EVI1 activation in blast crisis CML due to juxtaposition to the rare 17q22 partner region as part of a 4-way variant translocation t(9;22)

Abstract

Background: Variant translocations t(9;22) occur in 5 to 10% of newly diagnosed CMLs and additional genetic changes are present in 60-80% of patients in blast crisis (BC). Here, we report on a CML patient in blast crisis presenting with a four-way variant t(9;22) rearrangement involving the EVI1 locus.

Methods: Dual-colour Fluorescence In Situ Hybridisation was performed to unravel the different cytogenetic aberrations. Expression levels of EVI1 and BCR/ABL1 were investigated using real-time quantitative RT-PCR.

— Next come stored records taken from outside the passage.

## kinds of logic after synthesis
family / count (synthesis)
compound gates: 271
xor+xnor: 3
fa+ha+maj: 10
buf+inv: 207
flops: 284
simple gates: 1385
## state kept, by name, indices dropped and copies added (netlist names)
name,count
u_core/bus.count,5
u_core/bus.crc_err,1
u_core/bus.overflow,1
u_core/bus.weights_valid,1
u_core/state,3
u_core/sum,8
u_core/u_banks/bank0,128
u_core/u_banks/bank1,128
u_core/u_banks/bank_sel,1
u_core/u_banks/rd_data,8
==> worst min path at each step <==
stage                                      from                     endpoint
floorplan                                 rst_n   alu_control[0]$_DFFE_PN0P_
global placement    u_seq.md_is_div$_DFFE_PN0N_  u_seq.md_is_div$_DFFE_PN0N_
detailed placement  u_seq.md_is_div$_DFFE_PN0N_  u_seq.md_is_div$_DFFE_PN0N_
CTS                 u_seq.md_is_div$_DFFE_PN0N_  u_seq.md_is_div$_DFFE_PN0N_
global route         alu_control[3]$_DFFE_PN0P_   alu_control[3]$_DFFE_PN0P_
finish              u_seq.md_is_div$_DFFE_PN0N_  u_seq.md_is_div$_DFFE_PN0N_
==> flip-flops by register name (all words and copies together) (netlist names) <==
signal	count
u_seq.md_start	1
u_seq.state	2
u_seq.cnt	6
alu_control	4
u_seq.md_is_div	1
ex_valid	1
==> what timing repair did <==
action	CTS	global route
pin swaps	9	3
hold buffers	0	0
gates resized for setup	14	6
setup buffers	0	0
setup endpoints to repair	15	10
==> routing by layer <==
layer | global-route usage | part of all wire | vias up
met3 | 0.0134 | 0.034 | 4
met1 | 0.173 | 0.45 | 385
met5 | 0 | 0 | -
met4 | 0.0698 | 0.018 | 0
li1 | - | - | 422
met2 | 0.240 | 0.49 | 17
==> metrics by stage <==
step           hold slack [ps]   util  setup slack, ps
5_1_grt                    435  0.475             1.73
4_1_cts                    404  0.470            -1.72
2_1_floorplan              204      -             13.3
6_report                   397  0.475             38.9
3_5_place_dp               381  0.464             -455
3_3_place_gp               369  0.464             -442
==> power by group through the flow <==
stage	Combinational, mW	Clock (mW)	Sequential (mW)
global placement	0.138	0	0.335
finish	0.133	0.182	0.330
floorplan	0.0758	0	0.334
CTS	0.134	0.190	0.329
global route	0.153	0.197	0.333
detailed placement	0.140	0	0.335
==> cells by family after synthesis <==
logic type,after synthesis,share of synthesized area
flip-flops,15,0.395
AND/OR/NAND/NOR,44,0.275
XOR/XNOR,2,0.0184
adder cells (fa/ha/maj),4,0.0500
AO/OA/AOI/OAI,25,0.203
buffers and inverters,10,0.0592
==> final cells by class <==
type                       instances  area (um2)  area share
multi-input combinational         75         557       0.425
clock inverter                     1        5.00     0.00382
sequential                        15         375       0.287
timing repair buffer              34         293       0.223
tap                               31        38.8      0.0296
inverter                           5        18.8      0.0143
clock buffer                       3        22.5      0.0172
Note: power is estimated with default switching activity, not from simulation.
### src/rtl/sn_count.sv
// Stochastic-number window counter: decodes a unipolar, bipolar or two-line bit stream into a signed count.
// Optional continuous back-to-back windows when SN_COUNT_CONT_EN is defined.
module sn_count #(
    parameter logic [1:0] MODE = 2'd0
) (
    input  logic        CLK,
    input  logic        RST,
    input  logic        EN,
    input  logic        SN_IN_P,
    input  logic        SN_IN_N,
    input  logic [31:0] DATA_IN,
    input  logic        LEN_WE,
    input  logic        START,
    output logic [31:0] DATA_OUT,
    output logic        VALID,
    output logic        BUSY
);

`ifdef SN_COUNT_CONT_EN
    localparam bit CONT = 1'b1;
`else
    localparam bit CONT = 1'b0;
`endif

    typedef enum logic [1:0] {
        S_IDLE,
        S_RUN,
        S_DONE
    } state_t;

    state_t      state;
    state_t      state_nxt;
    logic [30:0] len;
    logic [30:0] len_nxt;
    logic [30:0] wlen;
    logic [30:0] cnt;
    logic [31:0] acc;
    logic [31:0] delta;
    logic [31:0] acc_add;
    logic [31:0] acc_fin;
    logic [31:0] result;
    logic        go;
    logic        last;
    logic        unused_msb;

    assign unused_msb = DATA_IN[31];

    // A write in the same cycle as START must be the length that gets latched.
    assign len_nxt = LEN_WE ? DATA_IN[30:0] : len;
    assign go      = START && (state != S_RUN);

    always_comb begin
        delta = {31'd0, SN_IN_P};
        if (MODE >= 2'd2) begin
            delta = {31'd0, SN_IN_P} - {31'd0, SN_IN_N};
        end
    end

    assign acc_add = acc + delta;

    // A zero-length window closes on the first RUN cycle without counting.
    assign last = (state == S_RUN)
               && ((wlen == 31'd0) || (EN && (cnt == wlen - 31'd1)));

    assign acc_fin = (wlen == 31'd0) ? acc : acc_add;

    always_comb begin
        result = acc_fin;
        if (MODE == 2'd1) begin
            result = {acc_fin[30:0], 1'b0} - {1'b0, wlen};
        end
    end

    always_ff @(posedge CLK) begin
        if (RST) begin
            state <= S_IDLE;
        end else begin
            state <= state_nxt;
        end
    end

    always_comb begin
        state_nxt = state;
        unique case (state)
            S_IDLE: begin
                if (START) state_nxt = S_RUN;
            end
            S_RUN: begin
                if (last) state_nxt = CONT ? S_RUN : S_DONE;
            end
            S_DONE: begin
                if (START) state_nxt = S_RUN;
            end
            default: state_nxt = S_IDLE;
        endcase
    end

    always_ff @(posedge CLK) begin
        if (RST) begin
            len      <= 31'd0;
            wlen     <= 31'd0;
            cnt      <= 31'd0;
            acc      <= 32'd0;
            DATA_OUT <= 32'd0;
            VALID    <= 1'b0;
            BUSY     <= 1'b0;
        end else begin
            len <= len_nxt;
            if (CONT) begin
                VALID <= 1'b0;
            end
            if (go) begin
                wlen  <= len_nxt;
                cnt   <= 31'd0;
                acc   <= 32'd0;
                VALID <= 1'b0;
                BUSY  <= 1'b1;
            end else if (state == S_RUN) begin
                if (last) begin
                    DATA_OUT <= result;
                    VALID    <= 1'b1;
                    if (CONT) begin
                        wlen <= len_nxt;
                        cnt  <= 31'd0;
                        acc  <= 32'd0;
                    end else begin
                        BUSY <= 1'b0;
                    end
                end else if (EN) begin
                    acc <= acc_add;
                    cnt <= cnt + 31'd1;
                end
            end
        end
    end

endmodule

### config.mk
export PLATFORM = sky130hd
export DESIGN_NAME = sn_count
export DESIGN_NICKNAME = d
export VERILOG_FILES = /design/src/rtl/sn_count.sv
export SDC_FILE = /design/constraint.sdc
export NUM_CORES = 1
export LEC_CHECK = 0
export CORE_ASPECT_RATIO = 0.75
export CORE_MARGIN = 2
export CORE_UTILIZATION = 25
export CTS_BUF_LIST = sky130_fd_sc_hd__clkbuf_8 sky130_fd_sc_hd__clkbuf_16
export DETAILED_ROUTE_END_ITERATION = 10
export PLACE_DENSITY = 0.46
export SYNTH_ARGS = -nofsm -noshare
export SYNTH_HDL_FRONTEND = slang
export SYNTH_SLANG_ARGS = --single-unit
export TNS_END_PERCENT = 50
### constraint.sdc
create_clock -name CLK -period 3.3 [get_ports CLK]
set_clock_uncertainty 0.05 [all_clocks]
set_input_delay 0.99 -clock CLK [delete_from_list [all_inputs] [get_ports CLK]]
set_output_delay 0.99 -clock CLK [all_outputs]
set_load 0.05 [all_outputs]
==> results by group, run 1 <==
Clocking
  • Hold-fix buffers at CTS: 0
  • Post-CTS setup buffer count: 0
  • CTS tree: yes
  • Clock tree root driver cell: clkbuf_16
  • H-tree depth: 4
  • CTS Buf Count: 17
  • Worst-skew pair later-pin latency: between 0.4 and 0.5 ns
  • Clock Sinks: roughly 160
  • CTS clk-pin slew, worst paths: about 0.07 ns
  • Max Root-Sink Buffers: 2

Layout
  • Share of cells above drive strength 1: roughly 14%
  • Final Util: approximately 32%
  • Diodes inserted: 0
  • Synth-to-Final Area Change: 28.5%
  • Fill cell count: ~3.6k
  • # nets final: about 1.2k
  • Cell Count, Final, Fillers Out: about 1.6k

Setup path
  • Crit Path Class: flop to flop
  • Worst path required time: 3.61 ns
  • Worst setup SP type: flop
  • Worst EP arrival: around 3.4 ns
  • CP endpoint kind: flop
  • R2R setup slack: roughly 0.19 ns
  • Critical-path maximum fanout: 20
  • Worst R2R Path Depth: 11
  • Reg2reg start: wlen[22]
  • Worst flop-to-flop path endpoint: acc[18]

Pwr
  • Max VDD drop: approximately 0.00028 V
  • PD cells: around 450 nW/µm²
  • Power consumption: about 5000 µW
  • P_leak: roughly 0.0040 µW

Drt
  • Starting DRT DRC Count: 506
  • Met3 WL post-DR: 787 µm
  • Vias per cell: roughly 5.0
  • Drt total wl: approximately 26000 µm
  • DRT Pass-1 Iters: 5
  • WL per Instance: 16.2 µm
  • Detailed-route via count: between 8k and 9k
  • Top layer in use: met4
  • DRC Markers: 0
  • DRT met1 WL: 13900 µm
  • Antenna Nets Post-Route: 0
  • Total length of routed met2 wires: around 12000 µm

Logic synthesis
  • Post-synth top cells: dfxtp_1, nor2_1, nand2_1
  • Main synth FF type: dfxtp_1
  • Ys async rst share: 0%
  • Area of the mapped netlist: between 8000 and 9000 µm²
  • Top-count cell post-synth: dfxtp_1
  • Seq/Total Area, Yosys: approximately 37%
  • Post-Syn Nets: around 1.1k
  • Number of synthesized flops with an enable pin: 0
  • Synth area leader: dfxtp_1
  • Mapped Cells: 1045
  • Seq cells post-synth: roughly 160
  • Yosys warns: 0
  • Netlist cell types: 65
  • Avg Inst Size Synth: around 8.3 µm²
  • Synth top area share: between 30 and 40%
  • Largest cells by area after synthesis: dfxtp_1, a211oi_1, mux2i_1

STA
  • RSZ-0062 raised after global routing: false
  • Rel. slew slack: between 40 and 50%
  • Worst-Margin Slew: roughly 0.76 ns
  • Final hold viol count: 0
  • Pins Over Slew Limit: 0
  • Period utilisation layout: between 90% and 100%
  • Fin crit period: around 3.1 ns
  • Final Setup Violations: 0
  • F_max: between 300 and 400 MHz

Place
  • Placed cell count: around 1.6k
  • Post-DP HPWL: roughly 19000 µm
  • Gpl congestion: between 0.8 and 0.9
  • IO buf count: 70

Min path
  • Hold Startpoint: DATA_OUT[20]
  • Hold endpoint: DATA_OUT[20]
  • Cell count of the worst hold path: 2
  • HP Class: flop to flop

Die
  • Die Wd: around 220 µm
  • Row cnt: just under 60
  • Die area: 36300 µm²
  • Number of I/O pins: 73
  • Starting density of the core: about 25%
  • Core Region: 34500 µm²
  • Die height: approximately 170 µm

Run status
  • Outcome: complete, no violations

GRT
  • Total GRT Usage: between 10% and 20%
  • First-pass GRT wire length: around 42000 µm
  • Vias in the first global route: about 7.6k
  • GRT overflow: 0
  • Antenna violations before repair: 0
  • Largest net degree at the start of global routing: roughly 70

Run
  • Max Cap Viol: 0
## placed cells by master (no fill, tap or decap), drive strengths merged, types with 14 or more instances in the layout
cell	count
nor2	85
xnor2	40
and3	16
o22a	31
mux2i	40
clkdlybuf4s50	68
o21ai	30
nor3	19
o31ai	14
dfxtp	161
inv	56
or4	24
nor4	24
a211oi	62
nand2	62
buf	110
clkbuf	18
a21oi	51
nand3	50
nand4	31
or3	38
xor2	24
## per-layer routing
layer	up-vias	global-route usage, %
met5	-	0
met4	0	3.41
met3	11	2.69
met2	113	23.0
met1	3892	21.4
li1	4118	-
## per-stage QoR
| stage | hold slack [ns] | setup slack (ns) | setup TNS, ns | cell area (µm²) |
|---|---|---|---|---|
| 6_report | 0.407 | 0.190 | 0 | 11200 |
| 5_1_grt | 0.433 | 0.0152 | 0 | 11200 |
| 4_1_cts | 0.411 | 0.0126 | 0 | 11100 |
| 3_5_place_dp | 0.398 | -0.272 | -15.88 | 10500 |
| 3_3_place_gp | 0.397 | -0.320 | -13.36 | 10500 |
| 2_1_floorplan | 0.397 | 0.284 | 0 | 8700 |
## logic make-up (layout without fill, tap and decap cells)
kind of cell,after synthesis,count (layout),synth area share (%)
flops,161,161,37.0
simple gates,394,394,24.4
xor+xnor,64,64,6.44
mux,40,40,4.60
buf+inv,133,261,6.57
compound gates,248,248,20.3
fa+ha+maj,5,5,0.719
## worst max-delay path by stage
| stage | startpoint | endpoint | slack, ns | depth (start not counted) |
|---|---|---|---|---|
| detailed placement | SN_IN_P | DATA_OUT[30] | -0.27 | 11 |
| floorplan | wlen[3] | DATA_OUT[1] | 0.28 | 10 |
| finish | wlen[22] | acc[18] | 0.19 | 11 |
| global placement | SN_IN_P | DATA_OUT[30] | -0.32 | 11 |
| global route | wlen[17] | acc[14] | 0.02 | 11 |
| CTS | wlen[0] | acc[18] | 0.01 | 14 |
## cell type report
cell class,instances,area [µm²],share of cell area [%]
Multi-Input combinational cell,751,4980,44.5
Tap cell,457,572,5.11
Sequential cell,161,3220,28.8
Inverter,52,195,1.75
Clock buffer,18,439,3.93
Timing Repair Buffer,178,1590,14.2
Clock inverter,13,184,1.64
## critical path: stages (launching register included)
cell and delay, ns:
dfxtp_1 0.32, or4_1 0.60, nor4b_2 0.27, buf_4 0.16
and2_1 0.16, mux2i_1 0.19, nor4_1 0.09, and4_4 0.25
buf_4 0.16, buf_12 0.15, or4_1 0.49, a21oi_1 0.15
## report_power, final
group / leakage [µW] / internal [µW] / switching [µW]
registers: 0.00131 / 2010 / 53.4
logic: 0.00242 / 343 / 435
clock network: 0.000304 / 1290 / 859
## flip-flops by register name, summed over array words and instances, names as in the netlist
| signal | cells |
|---|---|
| VALID | 1 |
| state | 2 |
| acc | 32 |
| len | 31 |
| DATA_OUT | 32 |
| BUSY | 1 |
| wlen | 31 |
| cnt | 31 |
## repair_timing
| action | CTS | global route |
|---|---|---|
| setup endpoints to repair | 3 | 93 |
| gates cloned | 0 | 0 |
| gates resized for setup | 1 | 10 |
(Power assumes the default switching activity.)
==> run 2, diff against run 1 <==
--- a/config.mk
+++ b/config.mk
@@ -5,6 +5,7 @@
 export SDC_FILE = /design/constraint.sdc
 export NUM_CORES = 1
 export LEC_CHECK = 0
+export ABC_AREA = 1
 export CORE_ASPECT_RATIO = 0.75
 export CORE_MARGIN = 2
 export CORE_UTILIZATION = 25
==> results by group, run 2 <==
Run status
  • Outcome: complete, no violations

Setup path
  • Worst R2R Path Depth: 16
  • CP endpoint kind: flop
  • Critical-path maximum fanout: 31
  • Worst setup SP type: flop
  • Worst path required time: around 3.6 ns
  • R2R setup slack: slightly above 0.07 ns
  • Worst EP arrival: between 3 and 4 ns
  • Worst flop-to-flop path endpoint: acc[14]
  • Reg2reg start: wlen[1]
  • Crit Path Class: flop to flop

Place
  • IO buf count: 70
  • Area of placed instances: approximately 10000 µm²
  • Post-DP HPWL: 19400 µm
  • Gpl congestion: 0.904

Clocking
  • CTS tree: yes
  • Clock tree root driver cell: clkbuf_16
  • CTS Buf Count: 17
  • CTS clk-pin slew, worst paths: roughly 0.07 ns
  • Clock Sinks: approximately 160
  • Max Root-Sink Buffers: 2
  • Hold-fix buffers at CTS: 0
  • Worst-skew pair later-pin latency: 0.44 ns
  • H-tree depth: 4

Logic synthesis
  • Ys async rst share: 0%
  • Mapped Cells: between 1k and 1.5k
  • Top-count cell post-synth: nand2_1
  • Seq/Total Area, Yosys: 35.8%
  • Main synth FF type: dfxtp_1
  • Yosys warns: 0
  • Post-Syn Nets: 1403
  • Seq cells post-synth: 161
  • Area of the mapped netlist: roughly 9000 µm²
  • Avg Inst Size Synth: 6.62 µm²
  • Number of synthesized flops with an enable pin: 0
  • Synth top area share: 35.8%
  • Post-synth top cells: nand2_1, dfxtp_1, inv_1
  • Largest cells by area after synthesis: dfxtp_1, nand2_1, xor2_1
  • Synth area leader: dfxtp_1
  • Netlist cell types: 34

Pwr
  • Clock power frac: between 40% and 50%
  • Pint: about 3300 µW
  • P_leak: between 0.004 and 0.005 µW
  • PD cells: 426 nW/µm²
  • Power consumption: between 4000 and 5000 µW
  • Max VDD drop: around 0.00039 V
  • Flop pwr share: between 40% and 50%
  • Reported net switching power: roughly 1400 µW
  • Logic pwr share: 14.2%
  • Sw Ratio: roughly 30%

Min path
  • Hold Startpoint: VALID
  • Hold endpoint: VALID
  • Cell count of the worst hold path: 2
  • HP Class: flop to flop

Die
  • Number of I/O pins: between 70 and 80
  • Die area: ~38000 µm²
  • Die height: ~170 µm
  • Core Region: approximately 36000 µm²
  • Row cnt: 60
  • Die Wd: 223 µm
  • Starting density of the core: between 20% and 30%

Drt
  • DRT Pass-1 Iters: 7
  • Detailed-route via count: 8493
  • Antenna Nets Post-Route: 0
  • Vias per cell: ~4.4
  • DRC Markers: 0
  • Starting DRT DRC Count: around 550
  • WL per Instance: approximately 14 µm
  • Drt total wl: ~27000 µm

STA
  • Rel. slew slack: 23.4%
  • Final Setup Violations: 0
  • Setup_tns: 0 ns
  • Worst-Margin Slew: between 1 and 1.5 ns
  • Period utilisation layout: a little over nine tenths
  • Fin crit period: 3.23 ns
  • Pins Over Slew Limit: 0
  • F_max: about 310 MHz
  • Final hold viol count: 0
  • RSZ-0062 raised after global routing: true

Layout
  • Most common cell after layout, fill and taps aside: nand2_1
  • Top flop regs: DATA_OUT: 32 flops, acc: 32 flops
  • Diodes inserted: 0
  • Share of cells above drive strength 1: between 10% and 20%
  • Synth-to-Final Area Change: 23.2%
  • # nets final: ~1.5k
  • Most frequent cells in the layout: nand2_1, dfxtp_1, inv_1
  • Post-route design area: between 10000 and 15000 µm²

GRT
  • GRT overflow: 0
  • Largest net degree at the start of global routing: between 60 and 70
  • Vias in the first global route: 8073
  • Antenna violations before repair: 0
  • First-pass GRT wire length: roughly 43000 µm
  • Total GRT Usage: 14.5%

Run
  • Max Cap Viol: 0
[run 2: cell types whose count changed after synthesis, moves of 31 or more]
| cell | before | now |
|---|---|---|
| nand2_1 | 62 | 441 |
| inv_1 | 52 | 131 |
| a211oi_1 | 61 | 0 |
| xor2_1 | 24 | 72 |
| nor2_1 | 85 | 128 |
| mux2i_1 | 40 | 0 |
| or3_1 | 38 | 0 |
| o22a_1 | 31 | 0 |
[run 2: kinds of logic (layout without fill, tap and decap cells)]
family          Yosys count  after routing  synth area share [%]
compound gates          176            176                  11.7
xor+xnor                 82             82                  7.99
fa+ha+maj                 5              5                 0.696
buf+inv                 193            290                  8.74
flops                   161            161                  35.8
simple gates            742            743                  35.1
[run 2: power by group through the flow]
stage                     clock (µW)  sequential [µW]  combinational [µW]
after floorplan                    0             2100                 462
after global placement             0             2120                 656
after detailed placement           0             2120                 660
after CTS                       2030             2070                 663
after global routing            2100             2080                 755
final                           1980             2070                 671
[run 2: metrics by stage]
stage | std cells | worst slack, ns | hold slack, ns | util [%]
2_1_floorplan | 1359 | 0.323 | 0.403 | -
3_3_place_gp | 1886 | -0.472 | 0.400 | 29.3
3_5_place_dp | 1886 | -0.552 | 0.394 | 29.3
4_1_cts | 1921 | 0.0141 | 0.405 | 31.0
5_1_grt | 1922 | -0.201 | 0.418 | 31.1
6_report | 1922 | 0.0711 | 0.402 | 31.1
[run 2: worst max-delay path: stages (launching register included)]
cell,delay [ns]
dfxtp_1,0.32
inv_1,0.11
ha_2,0.23
nand2_2,0.13
nor2_8,0.18
nand2_1,0.11
o21ai_1,0.26
nand3_1,0.10
nand2_1,0.08
inv_1,0.04
nand2_1,0.05
nor2_1,0.05
nand3_2,0.12
nand3_4,0.15
nor2_4,0.89
nand2_1,0.12
a21oi_1,0.16
[run 2: worst max path at each step]
stage / slack, ns / start / end / cells after the start
after global placement: -0.47 / SN_IN_P / DATA_OUT[28] / 17
after CTS: 0.01 / wlen[17] / acc[24] / 15
final: 0.07 / wlen[1] / acc[14] / 16
after detailed placement: -0.55 / SN_IN_P / DATA_OUT[28] / 17
after global routing: -0.20 / wlen[1] / acc[1] / 18
after floorplan: 0.32 / SN_IN_P / DATA_OUT[28] / 14
[run 2: routing by layer]
layer	track usage, %	vias up	wire length (µm)
met2	20.3	161	10300
met5	0	-	0
li1	-	4485	-
met1	22.7	3831	15200
met4	3.44	0	260
met3	2.30	16	988
[run 2: area by class of cell]
type / count / area [µm²]
repair buffers: 123 / 1170
clock buffers: 19 / 453
inverters: 135 / 507
flip-flops and latches: 161 / 3220
clock inverters: 13 / 128
fillers: 3851 / 24600
multi-input cells: 1006 / 5020
well taps: 465 / 582
[run 2: timing repair]
| action | 4_1_cts | 5_1_grt |
|---|---|---|
| pin swaps | 6 | 2 |
| setup buffers | 3 | 0 |
| cloned | 0 | 1 |
| setup endpoints to repair | 1 | 64 |
| hold endpoints to repair | 0 | 0 |
| gates resized for setup | 6 | 4 |
==> run 3, diff against run 2 <==
--- a/config.mk
+++ b/config.mk
@@ -11,6 +11,8 @@
 export CORE_UTILIZATION = 25
 export CTS_BUF_LIST = sky130_fd_sc_hd__clkbuf_8 sky130_fd_sc_hd__clkbuf_16
 export DETAILED_ROUTE_END_ITERATION = 10
+export GPL_ROUTABILITY_DRIVEN = 0
+export GPL_TIMING_DRIVEN = 0
 export PLACE_DENSITY = 0.46
 export SYNTH_ARGS = -nofsm -noshare
 export SYNTH_HDL_FRONTEND = slang
==> results by group, run 3 (synthesis gave the netlist of run 2 again) <==
Run status
  • Outcome: complete, no violations

Clocking
  • Max Root-Sink Buffers: 2
  • CTS Buf Count: 17
  • CTS clk-pin slew, worst paths: around 0.07 ns
  • CTS tree: yes
  • Hold-fix buffers at CTS: 0
  • H-tree depth: 4
  • Clock Sinks: approximately 160
  • Worst-skew pair later-pin latency: roughly 0.45 ns
  • Clock tree root driver cell: clkbuf_16

Drt
  • DRC Markers: 0
  • Detailed-route via count: 8690
  • Starting DRT DRC Count: about 680
  • Antenna Nets Post-Route: 0
  • Vias per cell: around 4.5
  • WL per Instance: between 10 and 15 µm
  • Drt total wl: between 20000 and 30000 µm
  • DRT Pass-1 Iters: 6

Layout
  • Post-route design area: 11000 µm²
  • Most common cell after layout, fill and taps aside: nand2_1
  • Most frequent cells in the layout: nand2_1, dfxtp_1, inv_1
  • Area of the multi-input gates: just over 5000 µm²
  • Final Util: between 30% and 40%
  • # nets final: around 1.5k
  • Cell Count, Final, Fillers Out: between 1.5k and 2k
  • Synth-to-Final Area Change: 22.7%
  • Fill cell count: just under 4k
  • Share of cells above drive strength 1: 9.47%
  • Register area: approximately 3200 µm²
  • Top flop regs: DATA_OUT: 32 flops, acc: 32 flops
  • Diodes inserted: 0

Min path
  • Cell count of the worst hold path: 2
  • HP Class: flop to flop
  • Hold endpoint: VALID
  • Hold Startpoint: VALID

Die
  • Row cnt: 60
  • Core Region: ~36000 µm²
  • Die area: approximately 38000 µm²
  • Die Wd: between 200 and 250 µm
  • Die height: 168 µm
  • Starting density of the core: between 20% and 30%
  • Number of I/O pins: 73

STA
  • F_max: ~320 MHz
  • Fin crit period: around 3.2 ns
  • Period utilisation layout: between 90% and 100%
  • Worst-Margin Slew: 0.712 ns
  • Pins Over Slew Limit: 0
  • RSZ-0062 raised after global routing: false
  • Rel. slew slack: between 50 and 60%
  • Final Setup Violations: 0
  • Final hold viol count: 0

Setup path
  • Worst flop-to-flop path endpoint: DATA_OUT[28]
  • Worst setup SP type: input port
  • Critical-path maximum fanout: 10
  • Reg2reg start: wlen[0]
  • Worst path required time: between 3 and 4 ns
  • CP endpoint kind: flop
  • Worst EP arrival: between 3 and 4 ns
  • Worst R2R Path Depth: 18
  • R2R setup slack: roughly 0.35 ns
  • Crit Path Class: input port to flop

GRT
  • Met1 Track Usage GR: 23.7%
  • First-pass GRT wire length: ~46000 µm
  • Vias in the first global route: between 8k and 9k
  • GR peak layer: met1
  • Largest net degree at the start of global routing: 17
  • Met3 Usage GRT: about 2.8%
  • Met2 usage: 22.2%
  • GRT overflow: 0
  • Total GRT Usage: 15.6%
  • Antenna violations before repair: 0

Pwr
  • Reported net switching power: approximately 1400 µW
  • Sw Ratio: roughly 28%
  • Logic pwr share: a little over an eighth
  • Max VDD drop: between 0.0003 and 0.0004 V
  • PD cells: 442 nW/µm²
  • Pint: 3500 µW
  • Clock power frac: between 40% and 50%
  • P_leak: between 0.004 and 0.005 µW
  • Flop pwr share: around 43%
  • Power consumption: between 4000 and 5000 µW

Place
  • Area of placed instances: 10300 µm²
  • Placed cell count: between 1.5k and 2k
  • IO buf count: 69
  • Post-DP HPWL: ~22000 µm

Run
  • Max Cap Viol: 0
## run 3: cell count changes in the layout (fill, tap and decap cells not counted), moves of 5 or more
cell      change
buf_6         +7
clkinv_4      -5
clkbuf_1     +38
buf_2        +12
buf_4        -39
buf_12        -6
## run 3: worst max-delay path by stage
stage               startpoint            to  slack [ns]
CTS                         EN  DATA_OUT[28]        0.03
detailed placement     SN_IN_P  DATA_OUT[28]       -1.10
global placement       SN_IN_P  DATA_OUT[28]       -1.13
floorplan              SN_IN_P  DATA_OUT[28]        0.32
finish                   START       cnt[21]        0.13
global route           SN_IN_P  DATA_OUT[30]       0.002
## run 3: per-layer routing
layer  wire [µm]  up-vias
met1       15700     3983
met4         408        0
met3        1120       23
met2       11200      179
li1            -     4505
met5           0        -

Results: In this paper we identified a patient with a complex 4-way t(3;9;17;22) which, in addition to BCR/ABL1 gene fusion, also resulted in EVI1 rearrangement and overexpression.

Conclusion: This report illustrates how a variant t(9;22) translocation can specifically target a second oncogene most likely contributing to the more aggressive phenotype of the disease. Molecular analysis of such variants is thus warranted to understand the phenotypic consequences and to open the way for combined molecular therapies in order to tackle the secondary oncogenic effect which is unresponsive to imatinib treatment.

Figure 1

Representative karyotype from bone marrow of the patient. Arrows indicate a derivative chromosome 3 with an addition, a marker chromosome, two derivative chromosomes 9 (der(9)), del(16)(q23), the loss of a chromosome 17 and a Ph-chromosome.

Figure 2

FISH analysis on metaphases from bone marrow slides. (A) FISH with the dual color, dual fusion BCR/ABL1 probe generates two fusion signals (ABL1 red and BCR green): one on a marker chromosome [der(17)] and one on the Ph-chromosome, one red signal on a normal chromosome 9 and one green signal on a normal chromosome 22. (B) EVI1 specific probes RP11-362K14 (red, distal from EVI1) and RP11-82C9 (green, EVI1 overlapping) showed a co-localized red-green signal on the normal chromosome 3, a green signal on the derivative chromosome 3 [der(3)] and two red signals translocated onto identical but unidentified chromosomes [der(9)]. (C) FISH with WCPs for chromosomes 3 (purple), 9 (red) and 22 (green), revealed one normal chromosome 9, two derivative chromosomes 9 [der(9)], a der(17) containing a piece of chromosome 22 and chromosome 9, a normal chromosome 3 (norm 3), a derivative chromosome 3 [der(3)] and a Ph-chromosome. (D) WCP of chromosomes 17 (green) and 22 (red), combined with a purple centromeric probe for chromosome 3, indicated that a translocation between the long arm of chromosome 3 and the long arm of chromosome 17 had occurred as well as a translocation between chromosome 17 and 22.

Figure 3

EVI1 expression measured by qRT-PCR. (A) qRT-PCR for EVI1 with primers located 5' of the transcript revealed ectopic EVI1 expression in the patient after normalization with several household genes, the cell line K562 was used as a positive control, the K562 expression was set to 1, Y-axis in log-scale (B) EVI1 qRT-PCR with primers located 3' of the transcript (cEVI1) indicated an ectopic expression of a 5' variant EVI1 transcript, the cell line K562 was used as a positive control, the K562 EVI1 expression was set to 1, Y-axis in log-scale.

Figure 4

Schematic representation of possible generation of the 4-way t(3;9;17;22). (A) Formation of the t(9;22)(q34, q11). (B) Three-way translocation involving the EVI1 locus on 3q26, part of the distal long arm of chromosome 17 and the der(9)t(9;22). (C) Representation of the derivative chromosomes 3, 9, 17 and 22 in our patient.